Maimonides’s prolific writing career did not end with the publication of his Guide for the Perplexed. In 1191, he wrote his Treatise on Resurrection, inspired by a conflict within the Jewish community regarding the concept of the resurrection of the dead. Mainstream Jews believed that God would literally raise the bodies of the dead to live eternally on Earth; however, some groups subscribed to a theory that the afterlife is a purely spiritual one and does not necessitate any sort of corporeal resurrection. They used the writings of Maimonides, with their indictment of material form as an impediment to the knowledge of God and its assumptions about the metaphysical universe, as proofs for a worldview that did not need to accept the idea of bodily resurrection. In turn, Maimonides was accused of heresy by members of the dominant school of thought.
As a response to this, he composed the Treatise as a way to set the record straight, and he aligned himself with the more traditional interpretation of resurrection. He wrote that resurrection is a fundamental reality in Judaism, citing several examples of literal resurrections in the Scriptures. He laments that the allegorical methodology he uses to describe the nature of God has been corrupted to support such a falsehood, and he vehemently rejects the idea that resurrection can be entirely spiritual. Still, the Treatise is not without its own scandal; Maimonides does not believe that the resurrection of the dead is necessarily eternal, and he advocates the idea that, having been resurrected, a body might continue to live normally for a period of time before meeting another natural end.
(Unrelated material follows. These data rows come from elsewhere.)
Source: an optimization exercise on an open RTL-to-GDS flow (aim: small area). Production flows keep margins and buffers that such runs may drop. Function was checked by simulation only, so behaviour that the tests miss may differ from the original. Power figures rest on the tool's default switching activity, not on a simulated workload.

==> design.v <==
`default_nettype none
package dma_pkg;
   localparam int NUM_CPUS        = 2;
   localparam int NUM_CH          = 4;
   localparam int ADDR_W          = 22;
   localparam int WORD_W          = 64;
   localparam int HALF_W          = 16;
   localparam int A_W             = 24;
   localparam int HALVES_PER_WORD = 4;
   localparam logic [9:0] OP_WRITE_CA  = 10'o0010;
   localparam logic [9:0] OP_WRITE_CL  = 10'o0011;
   localparam logic [6:0] OP_CHAN_READ = 7'o033;
   localparam int CH_SEL_BASE = 8;
   typedef logic [1:0] ch_idx_t;
   typedef union packed {
      struct packed {
         logic [9:0] op;
         logic [5:0] fld;
      } wr;
      struct packed {
         logic [6:0] op;
         logic [2:0] i;
         logic [5:0] jk;     
      } rd;
   } instr_u;
   typedef struct packed {
      instr_u         instr;
      logic           mon_mode;
      logic           vld;
      logic [A_W-1:0] aj;
      logic [A_W-1:0] ak;
   } cpu_req_t;
   typedef enum logic [1:0] {NONE, WR_CA, WR_CL, RD} cpu_op_e;
   typedef struct packed {
      cpu_op_e           kind;
      logic              is_int;
      ch_idx_t           ch;
      logic              chan_ok;
      logic [ADDR_W-1:0] val;
   } cpu_op_t;
   typedef struct packed {
      logic              req;
      logic              wr;
      logic [ADDR_W-1:0] addr;
      logic [WORD_W-1:0] data;
   } mem_req_t;
   localparam int CPU_REQ_W = 16 + 1 + 1 + 2*A_W;       
   localparam int CPU_OP_W  = 2 + 1 + 2 + 1 + ADDR_W;   
endpackage
`default_nettype wire
`timescale 1ns/1ps
`default_nettype none
module cpu_instr_decode (
   input  wire                    clk,
   input  wire                    rst,
   input  wire dma_pkg::cpu_req_t i_cpu,
   output dma_pkg::cpu_op_t       o_op
);
   dma_pkg::cpu_req_t       cpu_q;
   logic [dma_pkg::A_W-1:0] ch_off;
   always_ff @(posedge clk)
   begin
      cpu_q <= i_cpu;
      if (rst)
         cpu_q.vld <= 1'b0;
   end
   always_comb
   begin
      ch_off    = cpu_q.aj - dma_pkg::A_W'(dma_pkg::CH_SEL_BASE);
      o_op      = '0;
      o_op.kind = dma_pkg::NONE;
      o_op.ch   = ch_off[1:0];
      o_op.chan_ok = (ch_off < dma_pkg::A_W'(dma_pkg::NUM_CH));    
      o_op.val     = cpu_q.ak[dma_pkg::ADDR_W-1:0];
      o_op.is_int  = (cpu_q.instr.rd.jk == 6'd0);
      if (cpu_q.vld && cpu_q.mon_mode)
      begin
         if (cpu_q.instr.wr.op == dma_pkg::OP_WRITE_CA)
            o_op.kind = dma_pkg::WR_CA;
         else if (cpu_q.instr.wr.op == dma_pkg::OP_WRITE_CL)
            o_op.kind = dma_pkg::WR_CL;
         else if (cpu_q.instr.rd.op == dma_pkg::OP_CHAN_READ)
            o_op.kind = dma_pkg::RD;
      end
   end
endmodule
`default_nettype wire
`timescale 1ns/1ps
`default_nettype none
module chan_regs (
   input  wire                     clk,
   input  wire                     rst,
   input  wire [dma_pkg::NUM_CPUS*dma_pkg::CPU_OP_W-1:0] i_op,
   input  wire                     i_cpl,
   input  wire dma_pkg::ch_idx_t   i_cpl_ch,
   output logic [dma_pkg::NUM_CH-1:0] o_active,
   output logic [dma_pkg::NUM_CH-1:0][dma_pkg::ADDR_W-1:0] o_ca,
   output logic [dma_pkg::NUM_CPUS-1:0][dma_pkg::A_W-1:0]    o_cpu_ai
);
   logic [dma_pkg::NUM_CH-1:0][dma_pkg::ADDR_W-1:0] cl;
   logic [dma_pkg::ADDR_W-1:0] ca_inc;
   logic [dma_pkg::NUM_CH-1:0] int_vec;
   logic [dma_pkg::NUM_CH-1:0] int_set;
   logic [dma_pkg::NUM_CH-1:0] int_clr;
   logic              cpl_hit;
   logic              cpl_done;
   logic              any_int;
   dma_pkg::ch_idx_t           int_idx;
   dma_pkg::cpu_op_t           op_sel;
   int                win;
   dma_pkg::cpu_op_t  op_c;
   logic [dma_pkg::NUM_CPUS-1:0]      op_rd;
   logic [dma_pkg::NUM_CPUS-1:0]      op_int;
   logic [dma_pkg::NUM_CPUS-1:0]      op_ok;
   logic [dma_pkg::NUM_CPUS-1:0][1:0] op_ch;
   always_comb
   begin
      win = 0;
      op_c = '0;
      for (int c = dma_pkg::NUM_CPUS - 1; c >= 0; c--)
      begin
         op_c      = i_op[c*dma_pkg::CPU_OP_W +: dma_pkg::CPU_OP_W];
         op_rd[c]  = (op_c.kind == dma_pkg::RD);
         op_int[c] = op_c.is_int;
         op_ok[c]  = op_c.chan_ok;
         op_ch[c]  = op_c.ch;
         if (op_c.kind != dma_pkg::NONE)
            win = c;
      end
      op_sel = i_op[win*dma_pkg::CPU_OP_W +: dma_pkg::CPU_OP_W];
   end
   always_comb
   begin
      any_int = |int_vec;
      int_idx = '0;
      for (int i = dma_pkg::NUM_CH - 1; i >= 0; i--)
         if (int_vec[i])
            int_idx = dma_pkg::ch_idx_t'(i);
   end
   assign ca_inc   = o_ca[i_cpl_ch] + 1'b1;
   assign cpl_hit  = i_cpl && o_active[i_cpl_ch];
   assign cpl_done = cpl_hit && (ca_inc == cl[i_cpl_ch]);
   assign int_set  = cpl_done ? (dma_pkg::NUM_CH'(1) << i_cpl_ch) : '0;
   assign int_clr  = (op_sel.kind == dma_pkg::RD && op_sel.is_int && any_int) ?
                     (dma_pkg::NUM_CH'(1) << int_idx) : '0;
   always_ff @(posedge clk)
   begin
      if (rst)
      begin
         o_active <= '0;
         int_vec  <= '0;
         for (int i = 0; i < dma_pkg::NUM_CH; i++)
         begin
            o_ca[i] <= '0;
            cl[i]   <= '0;
         end
      end
      else
      begin
         int_vec <= (int_vec & ~int_clr) | int_set;
         if (cpl_hit)
         begin
            o_ca[i_cpl_ch] <= ca_inc;
            if (cpl_done)
               o_active[i_cpl_ch] <= 1'b0;    
         end
         if (op_sel.chan_ok && op_sel.kind == dma_pkg::WR_CA)
         begin
            o_ca[op_sel.ch]     <= op_sel.val;
            o_active[op_sel.ch] <= (op_sel.val != cl[op_sel.ch]);
         end
         if (op_sel.chan_ok && op_sel.kind == dma_pkg::WR_CL)
            cl[op_sel.ch] <= op_sel.val;
      end
   end
   always_ff @(posedge clk)
   begin
      for (int c = 0; c < dma_pkg::NUM_CPUS; c++)
      begin
         if (rst)
            o_cpu_ai[c] <= '0;
         else if (c == win && op_rd[c])
         begin
            if (op_int[c])
               o_cpu_ai[c] <= any_int ? dma_pkg::A_W'(dma_pkg::CH_SEL_BASE) + dma_pkg::A_W'(int_idx) : '0;
            else if (op_ok[c])
               o_cpu_ai[c] <= dma_pkg::A_W'(o_ca[op_ch[c]]);
            else
               o_cpu_ai[c] <= '0;    
         end
      end
   end
endmodule
`default_nettype wire
`timescale 1ns/1ps
`default_nettype none
module chan_rx (
   input  wire                         clk,
   input  wire                         rst,
   input  wire [dma_pkg::HALF_W-1:0]   i_data,
   input  wire                         i_vld,
   output logic                        o_rdy,
   input  wire                         i_rd,
   output logic                        o_full,
   output logic [dma_pkg::WORD_W-1:0]  o_word
);
   logic [$clog2(dma_pkg::HALVES_PER_WORD)-1:0] cnt;
   logic                               take;
   assign o_rdy = !o_full;    
   assign take  = i_vld && o_rdy;
   always_ff @(posedge clk)
   begin
      if (rst)
      begin
         cnt    <= '0;
         o_full <= 1'b0;
      end
      else
      begin
         if (i_rd)
            o_full <= 1'b0;
         if (take)
         begin
            cnt <= cnt + 1'b1;
            if (cnt == dma_pkg::HALVES_PER_WORD - 1)
               o_full <= 1'b1;
         end
      end
   end
   always_ff @(posedge clk)
      if (take)
         o_word <= {o_word[dma_pkg::WORD_W-dma_pkg::HALF_W-1:0], i_data};
endmodule
`default_nettype wire
`timescale 1ns/1ps
`default_nettype none
module chan_tx (
   input  wire                         clk,
   input  wire                         rst,
   input  wire                         i_wr,
   input  wire [dma_pkg::WORD_W-1:0]   i_word,
   output logic                        o_empty,
   output logic [dma_pkg::HALF_W-1:0]  o_data,
   output logic                        o_vld,
   input  wire                         i_rdy
);
   logic [dma_pkg::WORD_W-1:0]                  shreg;
   logic [$clog2(dma_pkg::HALVES_PER_WORD)-1:0] cnt;
   logic                               sent;
   assign o_vld  = !o_empty;
   assign o_data = shreg[dma_pkg::WORD_W-1 -: dma_pkg::HALF_W];    
   assign sent   = o_vld && i_rdy;
   always_ff @(posedge clk)
   begin
      if (rst)
      begin
         o_empty <= 1'b1;
         cnt     <= '0;
      end
      else if (i_wr)
      begin
         o_empty <= 1'b0;
         cnt     <= '0;
      end
      else if (sent)
      begin
         cnt <= cnt + 1'b1;
         if (cnt == dma_pkg::HALVES_PER_WORD - 1)
            o_empty <= 1'b1;    
      end
   end
   always_ff @(posedge clk)
   begin
      if (i_wr)
         shreg <= i_word;
      else if (sent)
         shreg <= {shreg[dma_pkg::WORD_W-dma_pkg::HALF_W-1:0], dma_pkg::HALF_W'(0)};
   end
endmodule
`default_nettype wire
`timescale 1ns/1ps
`default_nettype none
module rr_arbiter (
   input  wire                         clk,
   input  wire                         rst,
   input  wire [dma_pkg::NUM_CH-1:0]   i_req,
   input  wire                         i_take,
   output logic                        o_any,
   output dma_pkg::ch_idx_t            o_grant
);
   dma_pkg::ch_idx_t last;
   dma_pkg::ch_idx_t idx;
   always_comb
   begin
      o_any   = |i_req;
      o_grant = '0;
      idx     = '0;
      for (int k = dma_pkg::NUM_CH; k >= 1; k--)
      begin
         idx = last + dma_pkg::ch_idx_t'(k);
         if (i_req[idx])
            o_grant = idx;
      end
   end
   always_ff @(posedge clk)
   begin
      if (rst)
         last <= dma_pkg::ch_idx_t'(dma_pkg::NUM_CH - 1);    
      else if (i_take)
         last <= o_grant;
   end
endmodule
`default_nettype wire
`timescale 1ns/1ps
`default_nettype none
module mem_engine (
   input  wire                         clk,
   input  wire                         rst,
   input  wire [dma_pkg::NUM_CH-1:0]   i_active,
   input  wire [dma_pkg::NUM_CH-1:0][dma_pkg::ADDR_W-1:0]   i_ca,
   input  wire [dma_pkg::NUM_CH-1:0]   i_rx_full,
   input  wire [dma_pkg::NUM_CH-1:0][dma_pkg::WORD_W-1:0]   i_rx_word,
   input  wire [dma_pkg::NUM_CH-1:0]   i_tx_empty,
   output logic [dma_pkg::NUM_CH-1:0]  o_rx_rd,
   output logic [dma_pkg::NUM_CH-1:0]  o_tx_wr,
   output logic [dma_pkg::WORD_W-1:0]  o_tx_word,
   output dma_pkg::mem_req_t           o_mem,
   input  wire                         i_mem_ack,
   input  wire [dma_pkg::WORD_W-1:0]   i_mem_rdata,
   output logic                        o_cpl,
   output dma_pkg::ch_idx_t            o_cpl_ch
);
   typedef enum logic [1:0] {IDLE, FETCH, FORWARD} state_e;
   state_e            state;
   dma_pkg::ch_idx_t           gnt;
   dma_pkg::ch_idx_t           arb_grant;
   logic [dma_pkg::ADDR_W-1:0] addr;
   logic [dma_pkg::WORD_W-1:0] data;
   logic [dma_pkg::NUM_CH-1:0] req;
   logic              arb_any;
   logic              is_in;
   logic              take;
   assign req   = i_active & (i_rx_full | i_tx_empty);
   assign take  = (state == IDLE) && arb_any;
   assign is_in = !gnt[0];    
   rr_arbiter u_arb (
      .clk     (clk),
      .rst     (rst),
      .i_req   (req),
      .i_take  (take),
      .o_any   (arb_any),
      .o_grant (arb_grant)
   );
   always_ff @(posedge clk)
   begin
      if (rst)
      begin
         state <= IDLE;
         gnt   <= '0;
      end
      else
      begin
         case (state)
            IDLE:
               if (arb_any)
               begin
                  gnt   <= arb_grant;
                  state <= FETCH;
               end
            FETCH:
               if (is_in || i_mem_ack)
                  state <= FORWARD;
            FORWARD:
               if (o_cpl)
                  state <= IDLE;
            default:
               state <= IDLE;
         endcase
      end
   end
   always_ff @(posedge clk)
   begin
      if (take)
         addr <= i_ca[arb_grant];
      if (state == FETCH && is_in)
         data <= i_rx_word[gnt];
      else if (state == FETCH && i_mem_ack)
         data <= i_mem_rdata;
   end
   always_comb
   begin
      o_rx_rd = '0;
      o_tx_wr = '0;
      if (state == FETCH && is_in)
         o_rx_rd[gnt] = 1'b1;
      if (state == FORWARD && !is_in)
         o_tx_wr[gnt] = 1'b1;
   end
   assign o_tx_word  = data;
   assign o_mem.req  = (state == FETCH && !is_in) || (state == FORWARD && is_in);
   assign o_mem.wr   = (state == FORWARD) && is_in;
   assign o_mem.addr = addr;
   assign o_mem.data = data;
   assign o_cpl      = (state == FORWARD) && (!is_in || i_mem_ack);
   assign o_cpl_ch   = gnt;
endmodule
`default_nettype wire
`timescale 1ns/1ps
`default_nettype none
module io_dma_top (
   input  wire                         clk,
   input  wire                         rst,
   input  wire [dma_pkg::NUM_CPUS*dma_pkg::CPU_REQ_W-1:0] i_cpu,
   output logic [dma_pkg::NUM_CPUS-1:0][dma_pkg::A_W-1:0]     o_cpu_ai,
   input  wire [dma_pkg::NUM_CH/2-1:0][dma_pkg::HALF_W-1:0]   i_in_data,
   input  wire [dma_pkg::NUM_CH/2-1:0] i_in_vld,
   output logic [dma_pkg::NUM_CH/2-1:0] o_in_rdy,
   output logic [dma_pkg::NUM_CH/2-1:0][dma_pkg::HALF_W-1:0]  o_out_data,
   output logic [dma_pkg::NUM_CH/2-1:0] o_out_vld,
   input  wire [dma_pkg::NUM_CH/2-1:0] i_out_rdy,
   output dma_pkg::mem_req_t           o_mem,
   input  wire                         i_mem_ack,
   input  wire [dma_pkg::WORD_W-1:0]   i_mem_rdata
);
   wire [dma_pkg::NUM_CPUS*dma_pkg::CPU_OP_W-1:0] cpu_op;
   wire [dma_pkg::NUM_CH-1:0]       active;
   wire [dma_pkg::NUM_CH-1:0][dma_pkg::ADDR_W-1:0]       ca;
   wire [dma_pkg::NUM_CH-1:0]       rx_full;
   wire [dma_pkg::NUM_CH-1:0]       tx_empty;
   wire [dma_pkg::NUM_CH-1:0][dma_pkg::WORD_W-1:0]       rx_word;
   wire [dma_pkg::NUM_CH-1:0]       rx_rd;
   wire [dma_pkg::NUM_CH-1:0]       tx_wr;
   wire [dma_pkg::WORD_W-1:0]       tx_word;
   wire                    cpl;
   wire dma_pkg::ch_idx_t           cpl_ch;
   for (genvar c = 0; c < dma_pkg::NUM_CPUS; c++)
   begin : g_cpu
      cpu_instr_decode u_dec (.clk(clk), .rst(rst), .i_cpu(i_cpu[c*dma_pkg::CPU_REQ_W +: dma_pkg::CPU_REQ_W]),
                                .o_op(cpu_op[c*dma_pkg::CPU_OP_W +: dma_pkg::CPU_OP_W]));
   end
   chan_regs u_regs (
      .clk(clk), .rst(rst), .i_op(cpu_op), .i_cpl(cpl), .i_cpl_ch(cpl_ch),
      .o_active(active), .o_ca(ca), .o_cpu_ai(o_cpu_ai)
   );
   for (genvar p = 0; p < dma_pkg::NUM_CH/2; p++)
   begin : g_pair
      assign rx_full[2*p+1]  = 1'b0;
      assign rx_word[2*p+1]  = '0;
      assign tx_empty[2*p]   = 1'b0;
      chan_rx u_rx (
         .clk(clk), .rst(rst), .i_data(i_in_data[p]), .i_vld(i_in_vld[p]),
         .o_rdy(o_in_rdy[p]), .i_rd(rx_rd[2*p]), .o_full(rx_full[2*p]),
         .o_word(rx_word[2*p])
      );
      chan_tx u_tx (
         .clk(clk), .rst(rst), .i_wr(tx_wr[2*p+1]), .i_word(tx_word),
         .o_empty(tx_empty[2*p+1]), .o_data(o_out_data[p]), .o_vld(o_out_vld[p]),
         .i_rdy(i_out_rdy[p])
      );
   end
   mem_engine u_eng (
      .clk(clk), .rst(rst), .i_active(active), .i_ca(ca),
      .i_rx_full(rx_full), .i_rx_word(rx_word), .i_tx_empty(tx_empty),
      .o_rx_rd(rx_rd), .o_tx_wr(tx_wr), .o_tx_word(tx_word),
      .o_mem(o_mem), .i_mem_ack(i_mem_ack), .i_mem_rdata(i_mem_rdata),
      .o_cpl(cpl), .o_cpl_ch(cpl_ch)
   );
endmodule
`default_nettype wire
`timescale 1ns/1ps
`default_nettype none
module io_dma (
   input  wire         clk,
   input  wire         rst,
   input  wire [15:0]  cpu0_instr,
   input  wire         cpu0_mon,
   input  wire         cpu0_vld,
   input  wire [23:0]  cpu0_aj,
   input  wire [23:0]  cpu0_ak,
   output wire [23:0]  cpu0_ai,
   input  wire [15:0]  cpu1_instr,
   input  wire         cpu1_mon,
   input  wire         cpu1_vld,
   input  wire [23:0]  cpu1_aj,
   input  wire [23:0]  cpu1_ak,
   output wire [23:0]  cpu1_ai,
   input  wire [15:0]  in0_data,
   input  wire [15:0]  in1_data,
   input  wire [1:0]   in_vld,
   output wire [1:0]   in_rdy,
   output wire [15:0]  out0_data,
   output wire [15:0]  out1_data,
   output wire [1:0]   out_vld,
   input  wire [1:0]   out_rdy,
   output wire         mem_req,
   output wire         mem_wr,
   output wire [21:0]  mem_addr,
   output wire [63:0]  mem_wdata,
   input  wire         mem_ack,
   input  wire [63:0]  mem_rdata
);
   logic [dma_pkg::NUM_CPUS*dma_pkg::CPU_REQ_W-1:0] cpu;
   logic [dma_pkg::NUM_CPUS-1:0][dma_pkg::A_W-1:0]    ai;
   logic [dma_pkg::NUM_CH/2-1:0][dma_pkg::HALF_W-1:0] in_data;
   logic [dma_pkg::NUM_CH/2-1:0][dma_pkg::HALF_W-1:0] out_data;
   dma_pkg::mem_req_t          mem;
   assign cpu     = {cpu1_instr, cpu1_mon, cpu1_vld, cpu1_aj, cpu1_ak,
                     cpu0_instr, cpu0_mon, cpu0_vld, cpu0_aj, cpu0_ak};
   assign in_data = {in1_data, in0_data};
   io_dma_top u_top (
      .clk(clk), .rst(rst), .i_cpu(cpu), .o_cpu_ai(ai),
      .i_in_data(in_data), .i_in_vld(in_vld), .o_in_rdy(in_rdy),
      .o_out_data(out_data), .o_out_vld(out_vld), .i_out_rdy(out_rdy),
      .o_mem(mem), .i_mem_ack(mem_ack), .i_mem_rdata(mem_rdata)
   );
   assign {cpu1_ai, cpu0_ai} = ai;
   assign {out1_data, out0_data} = out_data;
   assign mem_req   = mem.req;
   assign mem_wr    = mem.wr;
   assign mem_addr  = mem.addr;
   assign mem_wdata = mem.data;
endmodule
`default_nettype wire
==> run.sh <==
#!/bin/bash
# synth_recipe.tcl (not shown) runs the flow's synth.tcl, then flattens the netlist and writes it again
# the make line also repeats each setting of config.mk as NAME=value (left out here)
make -C /OpenROAD-flow-scripts/flow DESIGN_CONFIG=/design/flow/config.mk WORK_HOME=/design/flow/orfs CLKGATE_MAP_FILE= SYNTH_SCRIPT=/design/flow/synth_recipe.tcl finish
==> config.mk <==
export PLATFORM = sky130hd
export DESIGN_NAME = io_dma
export DESIGN_NICKNAME = io_dma
export VERILOG_FILES = /design/flow/design.v
export SDC_FILE = /design/flow/constraint.sdc
export NUM_CORES = 4
export LEC_CHECK = 0
export CAP_MARGIN = 20
export CORE_MARGIN = 2
export CORE_UTILIZATION = 40
export SLEW_MARGIN = 20
==> constraint.sdc <==
create_clock -name core_clock -period 6.0 [get_ports {clk}]
set_input_delay 1.2000 -clock core_clock [delete_from_list [all_inputs] [get_ports {clk}]]
set_output_delay 1.2000 -clock core_clock [all_outputs]
set_load 0.01 [all_outputs]
==> flow_summary.ini <==
[clocking]
root_buffer = clkbuf_16
clockBufferDepth = 3
cts_made_buffers = 79
cts_sinks = 716
cts_tree = yes
post_cts_resized = 0
cts_hold_buffers = 0
cts_setup_buffers = 0
htreeDepth = 3
worstSkewPairLatency_ps = 650
path_clk_slew_ps = 60

[power_and_ir_drop]
power.density_mw_per_mm2 = 255
finalPower_mw = 10.9
p_leak_nw = 14.8
peakVddDrop_v = 0.000272

[cells_and_area]
nets = 3919
seq_area_sq_mm = 0.0178
drive_gt1_share_pct = 12.4
final_cell_mix = nand2_1 (455), clkdlybuf4s50_1 (397), dfxtp_1 (371)
mostFrequentLayoutCell = nand2_1
multi_input_area_sq_mm = 0.0159
fin_cells = 4888
nFillCells = 7926
postLayoutCoreUtil_pct = 49.4
final_area_sq_mm = 0.0428
syn2layout_area_growth_pct = 22.5

[floorplanning]
die_x_um = 300
coreArea_sq_mm = 0.0866
die_area_sq_mm = 0.0897
initial_core_util_pct = 40.3
fp.dieH_um = 300
num_rows = 108
ioPinCount = 407

[setup_path]
crit_chain = nor4b_1, nand3_1, o221a_2, mux2i_2, inv_1, ha_1, clkinv_1, buf_4, nor2_1, nand2_1, nor3_1, a22oi_1, o31ai_1
critPathSlowestCell = nor3_1
slowest_delay_ps = 890
worst_setup_path_start_kind = flop
r2r_end = u_top.u_regs.o_ca[34]
r2r_cells = 13
r2r_slack_ps = 1030
arrival_ps = 5510
cp_max_fo = 14
required_ps = 6540
critical_path.startpoint = u_top.g_cpu[0].u_dec.cpu_q[64]
critPathKind = reg2reg
end_kind = flop
r2r-start = u_top.g_cpu[0].u_dec.cpu_q[64]
cp-endpoint = u_top.u_regs.o_ca[34]

[status]
status = no timing/DRC/antenna violations

[sta]
slew_viol_final = 0
worstMarginPinSlew_ps = 1160
worst_slack_ps = 1030
timing.final.crit_share_pct = 82.8
fin_skew_ps = 28.0
fmax_ghz = 0.201
whs_ps = 439
finalHoldViolCount = 0
slew-limit-headroom_pct = 22.7
report.final.setup_viol = 0
setup_tns_ps = 0
fin_crit_ps = 4970
rsz0062_at_grt = false

[route]
vias = 29231
antenna_left = 0
drt-total-wl_um = 142000
firstDrtPassIters = 6
drc_errors = 0
wl_per_cell_um = 29.1
via_per_inst = 5.98
drtIter0Drc = 3661

[flow_run]
maxCapViolations = 0

[min_path]
hp-class = reg2reg

[global_routing]
grt_max_degree = 69
track_usage_pct = 30.8
grt_pass1_vias = 27139
antenna_found_initial = 13
grt_first_pass_wirelength_um = 200000
overflow = 0

[placement]
portBuffers = 398
place_congestion = 1.06
dpl.hpwl_um = 106000
dpl-instance-area_sq_mm = 0.0401
dp_cells = 4739
place_ws_ps = 1350

[synth]
ys_types = 97
yosysWarnings = 6
synth_flop_cell = dfxtp_1
yosysSeqAreaShare_pct = 50.8
ys_ff_latch = 716
syn_inst = 3325
ys_async_sr_fraction_pct = 0
synthesis.area_sq_mm = 0.0349
avgSynthCellArea_sq_um = 10.5
synth_edf_count = 342
[state kept, by name, indices dropped and copies added, names as in the netlist, 22 cells and up]
register / flops
u_top.g_cpu.u_dec.cpu_q: 128
u_top.g_pair.u_rx.o_word: 128
u_top.g_pair.u_tx.shreg: 128
u_top.u_regs.cl: 88
u_top.u_regs.o_ca: 88
u_top.u_eng.data: 64
u_top.u_regs.o_cpu_ai: 44
u_top.u_eng.addr: 22
[cells by family (layout without fill, tap and decap cells)]
kind of cell / Yosys count / count (layout) / synth area share (%)
compound gates: 698 / 698 / 12.4
xor+xnor: 96 / 96 / 2.71
fa+ha+maj: 19 / 19 / 0.680
buf+inv: 297 / 697 / 3.93
flops: 716 / 716 / 50.8
mux: 356 / 356 / 14.3
other cells: 1 / 9 / 0.0107
simple gates: 1142 / 1142 / 15.1
[worst max-delay path: cells and delay by family (launching register included)]
family	cells	cell delay, ps
compound gates	3	850
fa+ha+maj	1	420
buf+inv	3	750
flops	1	300
mux	1	290
simple gates	5	2240
[metal layers]
metal  global-route usage, %  share of wire [%]
met1                    43.3                 42
met3                    8.73                 11
met5                       0              0.028
met4                    12.1                4.6
met2                    44.8                 42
The philosopher’s last major work was the Letter on Astrology, composed in 1195. Like the Guide, Maimonides’s pronunciations on astrology were put together in response to a scholastic query—this time from a Jewish academic community in the French city of Marseilles. Maimonides’s treatise on astrology follows the precedents that had been set in related discussions that made their way into the Mishneh Torah and the Guide. The philosopher rails against the fallacies and idiocies of astrology, which he considers to be not a real science, but a dangerously misleading cultic fascination. Maimonides warns his readers against putting trust in anything that cannot be understood through philosophical proofs, confirmed through the senses, or received from the prophets.
The writings of Maimonides demonstrate something of his character—his affinity for close scholarship and his fundamental beliefs in the Talmud and Jewish law. The regard with which the philosopher was held in his own community is indicated by his elevation to the role of nagid, and his far-flung reputation is evidenced by the solicitation of his advice and commentary from an array of people, from his former students to communities of scholars whom he had not even met. But the scholar-philosopher wore one other mantle: as a court physician, he had opportunity to develop theories not only on philosophy, science, and eschatology, but also on medicine.